═══ RECORD SET

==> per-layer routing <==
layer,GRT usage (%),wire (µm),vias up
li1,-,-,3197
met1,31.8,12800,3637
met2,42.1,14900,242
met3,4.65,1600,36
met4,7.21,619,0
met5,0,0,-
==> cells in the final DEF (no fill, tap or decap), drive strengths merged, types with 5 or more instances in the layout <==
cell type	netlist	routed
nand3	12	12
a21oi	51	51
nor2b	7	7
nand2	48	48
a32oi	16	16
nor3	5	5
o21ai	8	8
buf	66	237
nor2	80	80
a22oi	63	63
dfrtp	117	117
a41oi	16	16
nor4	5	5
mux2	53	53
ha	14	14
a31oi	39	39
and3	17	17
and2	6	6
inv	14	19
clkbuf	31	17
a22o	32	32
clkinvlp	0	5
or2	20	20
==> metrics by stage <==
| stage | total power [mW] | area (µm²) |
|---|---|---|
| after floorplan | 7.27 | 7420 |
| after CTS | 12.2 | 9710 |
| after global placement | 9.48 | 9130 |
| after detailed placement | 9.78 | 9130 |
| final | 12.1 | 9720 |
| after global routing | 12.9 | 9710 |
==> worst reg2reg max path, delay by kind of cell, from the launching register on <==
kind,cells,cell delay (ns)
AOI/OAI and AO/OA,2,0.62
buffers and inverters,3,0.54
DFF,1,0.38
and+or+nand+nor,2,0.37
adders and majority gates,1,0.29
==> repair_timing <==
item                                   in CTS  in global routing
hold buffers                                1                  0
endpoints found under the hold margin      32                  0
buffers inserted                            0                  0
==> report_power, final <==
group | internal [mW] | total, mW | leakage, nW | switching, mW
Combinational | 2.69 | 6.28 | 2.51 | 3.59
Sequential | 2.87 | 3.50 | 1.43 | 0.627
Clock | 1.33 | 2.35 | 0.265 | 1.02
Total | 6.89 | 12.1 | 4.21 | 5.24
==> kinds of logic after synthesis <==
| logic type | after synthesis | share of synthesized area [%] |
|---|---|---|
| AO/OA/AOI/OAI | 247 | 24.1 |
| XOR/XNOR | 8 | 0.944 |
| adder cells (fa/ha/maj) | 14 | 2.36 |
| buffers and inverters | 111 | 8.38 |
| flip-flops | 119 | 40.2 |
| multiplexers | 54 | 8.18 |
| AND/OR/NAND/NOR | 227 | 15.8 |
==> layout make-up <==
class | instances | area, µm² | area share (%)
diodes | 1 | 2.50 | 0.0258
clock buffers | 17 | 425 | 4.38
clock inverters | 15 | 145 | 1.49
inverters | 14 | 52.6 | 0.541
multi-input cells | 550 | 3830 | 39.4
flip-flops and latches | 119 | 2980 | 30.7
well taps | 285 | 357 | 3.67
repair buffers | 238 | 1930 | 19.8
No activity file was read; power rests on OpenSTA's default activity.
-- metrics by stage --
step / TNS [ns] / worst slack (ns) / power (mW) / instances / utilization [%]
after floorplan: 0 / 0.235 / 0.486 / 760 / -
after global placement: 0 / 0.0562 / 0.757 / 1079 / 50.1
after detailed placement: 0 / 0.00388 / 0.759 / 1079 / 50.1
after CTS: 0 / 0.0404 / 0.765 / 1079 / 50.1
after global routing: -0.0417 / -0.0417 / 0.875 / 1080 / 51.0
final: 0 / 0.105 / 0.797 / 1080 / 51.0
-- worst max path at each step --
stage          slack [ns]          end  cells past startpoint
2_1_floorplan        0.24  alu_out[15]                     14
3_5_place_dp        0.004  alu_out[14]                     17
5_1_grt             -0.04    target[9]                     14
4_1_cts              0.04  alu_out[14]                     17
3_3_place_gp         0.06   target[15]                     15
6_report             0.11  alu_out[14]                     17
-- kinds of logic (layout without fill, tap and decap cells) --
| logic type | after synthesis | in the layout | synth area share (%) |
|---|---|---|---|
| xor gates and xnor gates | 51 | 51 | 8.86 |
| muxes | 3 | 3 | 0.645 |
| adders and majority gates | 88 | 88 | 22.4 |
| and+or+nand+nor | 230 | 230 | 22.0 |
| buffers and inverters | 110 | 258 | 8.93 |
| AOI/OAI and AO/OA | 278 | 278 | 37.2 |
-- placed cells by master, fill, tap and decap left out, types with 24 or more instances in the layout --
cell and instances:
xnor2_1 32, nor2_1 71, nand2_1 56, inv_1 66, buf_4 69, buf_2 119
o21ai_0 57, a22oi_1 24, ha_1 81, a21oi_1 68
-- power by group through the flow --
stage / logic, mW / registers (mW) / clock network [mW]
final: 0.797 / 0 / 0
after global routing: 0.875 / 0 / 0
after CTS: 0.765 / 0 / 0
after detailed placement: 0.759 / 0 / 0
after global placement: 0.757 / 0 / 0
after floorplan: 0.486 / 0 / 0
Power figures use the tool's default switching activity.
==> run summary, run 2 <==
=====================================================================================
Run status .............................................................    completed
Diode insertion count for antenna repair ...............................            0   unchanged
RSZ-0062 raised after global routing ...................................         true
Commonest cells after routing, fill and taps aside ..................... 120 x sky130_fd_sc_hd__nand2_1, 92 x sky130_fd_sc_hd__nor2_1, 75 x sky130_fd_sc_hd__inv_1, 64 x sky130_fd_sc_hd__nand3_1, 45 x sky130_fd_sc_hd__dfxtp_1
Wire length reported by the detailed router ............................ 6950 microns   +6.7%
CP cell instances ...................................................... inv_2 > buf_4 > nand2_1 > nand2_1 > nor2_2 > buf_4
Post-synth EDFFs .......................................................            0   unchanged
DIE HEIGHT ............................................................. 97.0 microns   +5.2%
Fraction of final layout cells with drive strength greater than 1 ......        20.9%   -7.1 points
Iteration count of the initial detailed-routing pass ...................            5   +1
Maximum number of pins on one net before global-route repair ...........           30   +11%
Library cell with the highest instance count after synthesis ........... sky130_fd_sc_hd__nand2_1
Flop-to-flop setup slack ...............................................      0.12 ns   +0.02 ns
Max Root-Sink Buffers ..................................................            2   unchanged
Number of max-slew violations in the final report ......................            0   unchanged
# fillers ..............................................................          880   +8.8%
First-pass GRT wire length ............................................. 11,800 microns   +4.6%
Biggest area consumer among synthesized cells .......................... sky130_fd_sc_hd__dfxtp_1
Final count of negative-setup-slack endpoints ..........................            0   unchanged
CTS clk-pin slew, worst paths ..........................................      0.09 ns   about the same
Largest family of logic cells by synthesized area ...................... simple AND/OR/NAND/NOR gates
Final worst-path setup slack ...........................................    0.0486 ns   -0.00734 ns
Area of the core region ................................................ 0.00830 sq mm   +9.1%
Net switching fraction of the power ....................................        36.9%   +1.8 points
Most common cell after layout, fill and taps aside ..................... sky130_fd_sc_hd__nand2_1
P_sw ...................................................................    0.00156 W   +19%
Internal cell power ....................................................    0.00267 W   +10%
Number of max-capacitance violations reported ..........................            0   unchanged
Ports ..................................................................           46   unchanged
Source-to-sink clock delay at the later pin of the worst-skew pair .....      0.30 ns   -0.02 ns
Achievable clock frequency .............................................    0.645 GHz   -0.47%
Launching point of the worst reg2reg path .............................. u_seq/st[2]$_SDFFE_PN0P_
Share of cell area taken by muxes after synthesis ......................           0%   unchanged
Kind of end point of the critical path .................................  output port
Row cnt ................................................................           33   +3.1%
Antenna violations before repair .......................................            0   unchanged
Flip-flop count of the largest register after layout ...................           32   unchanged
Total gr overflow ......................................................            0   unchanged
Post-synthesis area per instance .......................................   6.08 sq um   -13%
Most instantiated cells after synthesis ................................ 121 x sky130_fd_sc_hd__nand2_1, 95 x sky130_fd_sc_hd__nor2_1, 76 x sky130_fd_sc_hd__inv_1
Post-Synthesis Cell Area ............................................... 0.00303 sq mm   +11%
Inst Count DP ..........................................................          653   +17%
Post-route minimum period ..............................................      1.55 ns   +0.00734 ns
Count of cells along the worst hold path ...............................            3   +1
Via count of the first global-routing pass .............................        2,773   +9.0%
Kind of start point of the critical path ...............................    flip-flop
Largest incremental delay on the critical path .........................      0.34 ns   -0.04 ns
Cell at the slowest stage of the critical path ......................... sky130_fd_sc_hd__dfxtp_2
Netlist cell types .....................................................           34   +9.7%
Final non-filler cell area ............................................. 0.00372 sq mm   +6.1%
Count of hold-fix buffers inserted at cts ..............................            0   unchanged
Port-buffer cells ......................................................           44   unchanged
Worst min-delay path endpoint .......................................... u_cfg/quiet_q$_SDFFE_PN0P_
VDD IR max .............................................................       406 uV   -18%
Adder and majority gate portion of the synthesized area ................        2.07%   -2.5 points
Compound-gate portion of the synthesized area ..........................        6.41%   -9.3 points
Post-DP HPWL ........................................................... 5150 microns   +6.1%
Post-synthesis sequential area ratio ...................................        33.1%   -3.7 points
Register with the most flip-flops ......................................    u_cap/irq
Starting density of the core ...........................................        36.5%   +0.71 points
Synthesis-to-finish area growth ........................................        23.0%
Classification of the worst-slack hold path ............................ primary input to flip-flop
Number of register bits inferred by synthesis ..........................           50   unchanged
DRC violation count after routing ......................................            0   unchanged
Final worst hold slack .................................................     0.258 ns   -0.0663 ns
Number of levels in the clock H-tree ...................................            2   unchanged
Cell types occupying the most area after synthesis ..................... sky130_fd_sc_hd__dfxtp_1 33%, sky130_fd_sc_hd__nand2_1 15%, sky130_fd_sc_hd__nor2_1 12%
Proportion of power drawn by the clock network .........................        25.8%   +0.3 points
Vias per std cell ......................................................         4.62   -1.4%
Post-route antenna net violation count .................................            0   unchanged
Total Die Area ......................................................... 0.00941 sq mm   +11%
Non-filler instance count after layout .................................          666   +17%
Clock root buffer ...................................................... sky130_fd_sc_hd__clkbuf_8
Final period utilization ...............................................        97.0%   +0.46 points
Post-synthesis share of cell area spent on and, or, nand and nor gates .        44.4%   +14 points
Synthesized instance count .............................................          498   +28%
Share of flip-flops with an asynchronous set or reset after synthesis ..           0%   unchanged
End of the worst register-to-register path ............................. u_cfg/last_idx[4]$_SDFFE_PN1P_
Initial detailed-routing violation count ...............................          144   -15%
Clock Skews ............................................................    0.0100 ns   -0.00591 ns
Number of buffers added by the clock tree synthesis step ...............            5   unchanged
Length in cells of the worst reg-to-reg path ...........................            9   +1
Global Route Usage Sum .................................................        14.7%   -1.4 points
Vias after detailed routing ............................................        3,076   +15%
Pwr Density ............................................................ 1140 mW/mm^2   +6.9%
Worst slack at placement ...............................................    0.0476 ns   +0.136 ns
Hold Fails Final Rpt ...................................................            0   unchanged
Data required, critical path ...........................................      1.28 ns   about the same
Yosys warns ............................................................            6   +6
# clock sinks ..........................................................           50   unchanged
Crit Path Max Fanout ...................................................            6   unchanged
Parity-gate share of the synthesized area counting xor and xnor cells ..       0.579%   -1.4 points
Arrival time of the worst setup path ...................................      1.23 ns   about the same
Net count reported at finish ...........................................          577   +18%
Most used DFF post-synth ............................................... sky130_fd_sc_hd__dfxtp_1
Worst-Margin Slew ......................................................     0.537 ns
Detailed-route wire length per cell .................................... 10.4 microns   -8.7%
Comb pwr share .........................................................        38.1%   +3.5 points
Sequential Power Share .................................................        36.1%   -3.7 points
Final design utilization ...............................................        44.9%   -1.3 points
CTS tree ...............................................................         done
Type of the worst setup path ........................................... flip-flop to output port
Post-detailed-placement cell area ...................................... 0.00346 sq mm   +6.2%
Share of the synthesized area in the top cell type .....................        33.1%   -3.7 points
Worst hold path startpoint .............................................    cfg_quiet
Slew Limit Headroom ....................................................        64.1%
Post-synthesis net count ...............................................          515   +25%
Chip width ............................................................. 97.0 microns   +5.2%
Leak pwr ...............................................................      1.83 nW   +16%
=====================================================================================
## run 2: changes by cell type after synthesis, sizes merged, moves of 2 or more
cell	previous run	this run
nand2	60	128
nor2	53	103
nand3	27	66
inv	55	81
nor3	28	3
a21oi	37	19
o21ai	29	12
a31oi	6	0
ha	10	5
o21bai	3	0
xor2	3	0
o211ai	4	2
$ cat config.mk
export PLATFORM = sky130hd
export DESIGN_NAME = mbuf_addr_seq
export DESIGN_NICKNAME = d
export VERILOG_FILES = /design/src/rtl/mbuf_pkg.sv /design/src/rtl/mbuf_side.sv /design/src/rtl/mbuf_ctrl.sv /design/src/rtl/mbuf_addr_seq.sv
export SDC_FILE = /design/constraint.sdc
export NUM_CORES = 1
export LEC_CHECK = 0
export BUFFER_PORTS_ARGS = -buffer_cell sky130_fd_sc_hd__buf_2
export CAP_MARGIN = 40
export CORE_AREA = 2 2 225 227
export CTS_CLUSTER_SIZE = 12
export DETAILED_ROUTE_END_ITERATION = 8
export DIE_AREA = 0 0 227 229
export PLACE_DENSITY = 0.49
export SLEW_MARGIN = 30
export SYNTH_ARGS = -nofsm -noshare
export SYNTH_HDL_FRONTEND = slang
export SYNTH_SLANG_ARGS = --single-unit
export TNS_END_PERCENT = 20
$ cat constraint.sdc
create_clock -name clk -period 5.3 [get_ports clk]
set_clock_uncertainty 0.1 [all_clocks]
set_input_delay 0.53 -clock clk [delete_from_list [all_inputs] [get_ports clk]]
set_output_delay 0.53 -clock clk [all_outputs]
set_load 0.01 [all_outputs]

══════

> **WHAT YOU ARE ASKED TO DO**: What is needed is a verbatim copy of every line in the records above from the one containing "Post-route minimum period" down to the one containing "Via count of", both included, and nothing more.

> **RESPONSE TO THIS TASK**:
Post-route minimum period ..............................................      1.55 ns   +0.00734 ns
Count of cells along the worst hold path ...............................            3   +1
Via count of the first global-routing pass .............................        2,773   +9.0%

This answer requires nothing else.